[Problem requirements]: Stop after the line that contains "set_clock_uncertainty 0.15 [all_clocks]"; until then, restate each line of the entries word for word from the very first.

(Stored data)
· · · ·

[config.mk]
export PLATFORM = sky130hd
export DESIGN_NAME = channel_readout_sequencer
export DESIGN_NICKNAME = d
export VERILOG_FILES = /design/src/rtl/channel_readout_sequencer_pkg.sv /design/src/rtl/channel_readout_sequencer_chan_priority_encoder.sv /design/src/rtl/channel_readout_sequencer.sv
export SDC_FILE = /design/constraint.sdc
export NUM_CORES = 1
export LEC_CHECK = 0
export CAP_MARGIN = 20
export CORE_ASPECT_RATIO = 1.2
export CORE_MARGIN = 4
export CORE_UTILIZATION = 52
export CTS_BUF_LIST = sky130_fd_sc_hd__clkbuf_8
export DETAILED_ROUTE_END_ITERATION = 12
export PLACE_DENSITY = 0.9
export SLEW_MARGIN = 20
export SYNTH_ARGS = -nofsm -noshare
export SYNTH_HDL_FRONTEND = slang
export SYNTH_SLANG_ARGS = --single-unit
[constraint.sdc]
create_clock -name clk -period 3.9 [get_ports clk]
set_clock_uncertainty 0.15 [all_clocks]
set_input_delay 0.39 -clock clk [delete_from_list [all_inputs] [get_ports clk]]
set_output_delay 0.39 -clock clk [all_outputs]
set_load 0.01 [all_outputs]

· · · ·

[Response area]:
[config.mk]
export PLATFORM = sky130hd
export DESIGN_NAME = channel_readout_sequencer
export DESIGN_NICKNAME = d
export VERILOG_FILES = /design/src/rtl/channel_readout_sequencer_pkg.sv /design/src/rtl/channel_readout_sequencer_chan_priority_encoder.sv /design/src/rtl/channel_readout_sequencer.sv
export SDC_FILE = /design/constraint.sdc
export NUM_CORES = 1
export LEC_CHECK = 0
export CAP_MARGIN = 20
export CORE_ASPECT_RATIO = 1.2
export CORE_MARGIN = 4
export CORE_UTILIZATION = 52
export CTS_BUF_LIST = sky130_fd_sc_hd__clkbuf_8
export DETAILED_ROUTE_END_ITERATION = 12
export PLACE_DENSITY = 0.9
export SLEW_MARGIN = 20
export SYNTH_ARGS = -nofsm -noshare
export SYNTH_HDL_FRONTEND = slang
export SYNTH_SLANG_ARGS = --single-unit
[constraint.sdc]
create_clock -name clk -period 3.9 [get_ports clk]
set_clock_uncertainty 0.15 [all_clocks]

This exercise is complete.